### Work instruction
Go through the following data and transcribe exactly the stretch of lines from the one holding "<tr><td>Aggregate global-route resource" to the one holding "<tr><td>Post-CTS resize count</td><td>0</td></tr>", both included.
___ The records
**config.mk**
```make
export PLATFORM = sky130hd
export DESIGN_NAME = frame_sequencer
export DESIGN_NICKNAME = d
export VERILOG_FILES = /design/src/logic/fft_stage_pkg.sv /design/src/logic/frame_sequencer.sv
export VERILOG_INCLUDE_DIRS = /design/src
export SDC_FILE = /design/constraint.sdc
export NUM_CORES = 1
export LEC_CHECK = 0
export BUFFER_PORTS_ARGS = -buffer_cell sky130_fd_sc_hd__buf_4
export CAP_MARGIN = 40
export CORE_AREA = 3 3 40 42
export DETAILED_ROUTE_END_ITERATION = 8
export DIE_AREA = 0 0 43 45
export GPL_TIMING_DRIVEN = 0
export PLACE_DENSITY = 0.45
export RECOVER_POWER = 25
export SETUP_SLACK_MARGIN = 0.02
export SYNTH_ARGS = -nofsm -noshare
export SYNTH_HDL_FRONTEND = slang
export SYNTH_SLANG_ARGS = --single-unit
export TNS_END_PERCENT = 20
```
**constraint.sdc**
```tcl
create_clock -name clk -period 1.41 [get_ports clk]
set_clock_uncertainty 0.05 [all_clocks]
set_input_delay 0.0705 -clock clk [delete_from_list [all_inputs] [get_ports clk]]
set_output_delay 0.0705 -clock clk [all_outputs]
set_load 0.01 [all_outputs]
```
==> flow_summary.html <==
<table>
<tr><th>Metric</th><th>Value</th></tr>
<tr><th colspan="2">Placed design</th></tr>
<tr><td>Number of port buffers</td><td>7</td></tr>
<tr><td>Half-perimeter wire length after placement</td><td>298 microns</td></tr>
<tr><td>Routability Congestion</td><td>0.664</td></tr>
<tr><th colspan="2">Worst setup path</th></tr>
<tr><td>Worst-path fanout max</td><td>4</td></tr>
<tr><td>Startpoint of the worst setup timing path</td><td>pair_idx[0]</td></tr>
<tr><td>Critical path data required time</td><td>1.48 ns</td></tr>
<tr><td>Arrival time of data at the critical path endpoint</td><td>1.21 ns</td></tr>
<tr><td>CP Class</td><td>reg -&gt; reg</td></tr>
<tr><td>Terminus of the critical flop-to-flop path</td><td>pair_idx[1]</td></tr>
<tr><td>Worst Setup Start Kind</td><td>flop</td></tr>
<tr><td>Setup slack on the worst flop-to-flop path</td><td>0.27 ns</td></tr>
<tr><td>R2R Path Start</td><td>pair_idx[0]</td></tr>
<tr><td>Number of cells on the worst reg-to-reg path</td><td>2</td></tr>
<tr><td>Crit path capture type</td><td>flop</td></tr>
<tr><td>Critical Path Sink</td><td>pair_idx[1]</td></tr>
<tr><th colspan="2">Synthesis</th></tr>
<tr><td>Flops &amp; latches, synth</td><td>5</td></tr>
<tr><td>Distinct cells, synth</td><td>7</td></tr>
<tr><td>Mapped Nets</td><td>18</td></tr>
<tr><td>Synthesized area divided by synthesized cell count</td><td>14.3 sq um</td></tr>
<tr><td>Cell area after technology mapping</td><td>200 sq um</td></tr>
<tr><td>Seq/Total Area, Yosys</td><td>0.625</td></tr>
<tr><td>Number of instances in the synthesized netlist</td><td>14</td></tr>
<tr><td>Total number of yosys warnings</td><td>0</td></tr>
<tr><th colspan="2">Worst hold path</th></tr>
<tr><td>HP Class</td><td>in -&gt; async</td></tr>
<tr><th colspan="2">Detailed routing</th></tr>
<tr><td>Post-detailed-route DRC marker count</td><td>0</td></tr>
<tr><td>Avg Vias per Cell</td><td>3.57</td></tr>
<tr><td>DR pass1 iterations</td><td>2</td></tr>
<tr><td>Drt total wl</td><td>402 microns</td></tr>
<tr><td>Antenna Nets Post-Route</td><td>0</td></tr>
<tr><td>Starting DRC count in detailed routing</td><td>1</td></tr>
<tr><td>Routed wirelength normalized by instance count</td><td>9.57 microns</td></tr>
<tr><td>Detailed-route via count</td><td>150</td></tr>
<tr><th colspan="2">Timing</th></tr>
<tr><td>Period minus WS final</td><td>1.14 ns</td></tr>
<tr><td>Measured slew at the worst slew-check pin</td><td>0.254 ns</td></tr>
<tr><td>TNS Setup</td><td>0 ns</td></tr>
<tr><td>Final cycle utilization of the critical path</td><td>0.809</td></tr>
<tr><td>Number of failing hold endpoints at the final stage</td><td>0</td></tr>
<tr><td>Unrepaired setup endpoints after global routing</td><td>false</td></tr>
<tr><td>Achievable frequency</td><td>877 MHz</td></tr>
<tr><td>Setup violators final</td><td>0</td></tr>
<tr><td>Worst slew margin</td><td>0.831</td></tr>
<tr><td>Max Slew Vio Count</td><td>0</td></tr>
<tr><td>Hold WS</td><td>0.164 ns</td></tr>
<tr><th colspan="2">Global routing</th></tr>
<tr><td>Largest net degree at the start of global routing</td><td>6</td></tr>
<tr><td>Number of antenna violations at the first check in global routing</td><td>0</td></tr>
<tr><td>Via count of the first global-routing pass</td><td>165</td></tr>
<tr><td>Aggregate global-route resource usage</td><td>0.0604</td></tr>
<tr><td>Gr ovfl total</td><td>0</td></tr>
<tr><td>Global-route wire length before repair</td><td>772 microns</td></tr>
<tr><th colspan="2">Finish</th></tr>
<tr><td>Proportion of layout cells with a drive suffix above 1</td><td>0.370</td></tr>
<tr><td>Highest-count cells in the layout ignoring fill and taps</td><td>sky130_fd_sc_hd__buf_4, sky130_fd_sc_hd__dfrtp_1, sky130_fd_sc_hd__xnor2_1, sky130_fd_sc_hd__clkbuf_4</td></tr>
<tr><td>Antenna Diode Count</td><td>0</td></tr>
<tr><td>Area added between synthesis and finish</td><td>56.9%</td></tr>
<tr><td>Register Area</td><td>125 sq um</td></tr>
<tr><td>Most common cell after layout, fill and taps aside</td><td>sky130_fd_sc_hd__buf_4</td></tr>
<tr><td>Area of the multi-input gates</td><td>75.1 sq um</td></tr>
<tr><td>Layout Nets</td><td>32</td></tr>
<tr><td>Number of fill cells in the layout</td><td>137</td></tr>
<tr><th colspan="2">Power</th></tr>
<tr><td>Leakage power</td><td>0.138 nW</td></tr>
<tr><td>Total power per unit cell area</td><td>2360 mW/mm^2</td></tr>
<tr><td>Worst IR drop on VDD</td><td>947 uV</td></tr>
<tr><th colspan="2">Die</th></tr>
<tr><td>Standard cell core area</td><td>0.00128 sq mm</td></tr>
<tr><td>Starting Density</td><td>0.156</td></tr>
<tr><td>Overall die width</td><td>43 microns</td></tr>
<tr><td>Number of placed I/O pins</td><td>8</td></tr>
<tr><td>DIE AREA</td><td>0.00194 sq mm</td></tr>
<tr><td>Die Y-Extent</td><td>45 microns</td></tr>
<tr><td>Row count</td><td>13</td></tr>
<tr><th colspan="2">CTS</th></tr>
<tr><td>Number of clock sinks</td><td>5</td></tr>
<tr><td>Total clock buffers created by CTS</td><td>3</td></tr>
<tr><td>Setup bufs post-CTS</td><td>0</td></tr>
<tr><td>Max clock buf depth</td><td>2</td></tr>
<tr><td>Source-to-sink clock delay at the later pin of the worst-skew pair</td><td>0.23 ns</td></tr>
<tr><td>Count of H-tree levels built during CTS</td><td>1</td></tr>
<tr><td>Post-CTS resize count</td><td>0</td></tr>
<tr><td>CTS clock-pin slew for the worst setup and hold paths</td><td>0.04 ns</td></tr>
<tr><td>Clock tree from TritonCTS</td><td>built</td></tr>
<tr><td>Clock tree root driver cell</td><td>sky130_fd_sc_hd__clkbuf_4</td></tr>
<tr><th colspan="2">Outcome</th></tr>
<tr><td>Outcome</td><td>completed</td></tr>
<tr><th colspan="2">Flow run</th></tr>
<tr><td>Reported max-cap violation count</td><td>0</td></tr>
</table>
______
### Reply
<tr><td>Aggregate global-route resource usage</td><td>0.0604</td></tr>
<tr><td>Gr ovfl total</td><td>0</td></tr>
<tr><td>Global-route wire length before repair</td><td>772 microns</td></tr>
<tr><th colspan="2">Finish</th></tr>
<tr><td>Proportion of layout cells with a drive suffix above 1</td><td>0.370</td></tr>
<tr><td>Highest-count cells in the layout ignoring fill and taps</td><td>sky130_fd_sc_hd__buf_4, sky130_fd_sc_hd__dfrtp_1, sky130_fd_sc_hd__xnor2_1, sky130_fd_sc_hd__clkbuf_4</td></tr>
<tr><td>Antenna Diode Count</td><td>0</td></tr>
<tr><td>Area added between synthesis and finish</td><td>56.9%</td></tr>
<tr><td>Register Area</td><td>125 sq um</td></tr>
<tr><td>Most common cell after layout, fill and taps aside</td><td>sky130_fd_sc_hd__buf_4</td></tr>
<tr><td>Area of the multi-input gates</td><td>75.1 sq um</td></tr>
<tr><td>Layout Nets</td><td>32</td></tr>
<tr><td>Number of fill cells in the layout</td><td>137</td></tr>
<tr><th colspan="2">Power</th></tr>
<tr><td>Leakage power</td><td>0.138 nW</td></tr>
<tr><td>Total power per unit cell area</td><td>2360 mW/mm^2</td></tr>
<tr><td>Worst IR drop on VDD</td><td>947 uV</td></tr>
<tr><th colspan="2">Die</th></tr>
<tr><td>Standard cell core area</td><td>0.00128 sq mm</td></tr>
<tr><td>Starting Density</td><td>0.156</td></tr>
<tr><td>Overall die width</td><td>43 microns</td></tr>
<tr><td>Number of placed I/O pins</td><td>8</td></tr>
<tr><td>DIE AREA</td><td>0.00194 sq mm</td></tr>
<tr><td>Die Y-Extent</td><td>45 microns</td></tr>
<tr><td>Row count</td><td>13</td></tr>
<tr><th colspan="2">CTS</th></tr>
<tr><td>Number of clock sinks</td><td>5</td></tr>
<tr><td>Total clock buffers created by CTS</td><td>3</td></tr>
<tr><td>Setup bufs post-CTS</td><td>0</td></tr>
<tr><td>Max clock buf depth</td><td>2</td></tr>
<tr><td>Source-to-sink clock delay at the later pin of the worst-skew pair</td><td>0.23 ns</td></tr>
<tr><td>Count of H-tree levels built during CTS</td><td>1</td></tr>
<tr><td>Post-CTS resize count</td><td>0</td></tr>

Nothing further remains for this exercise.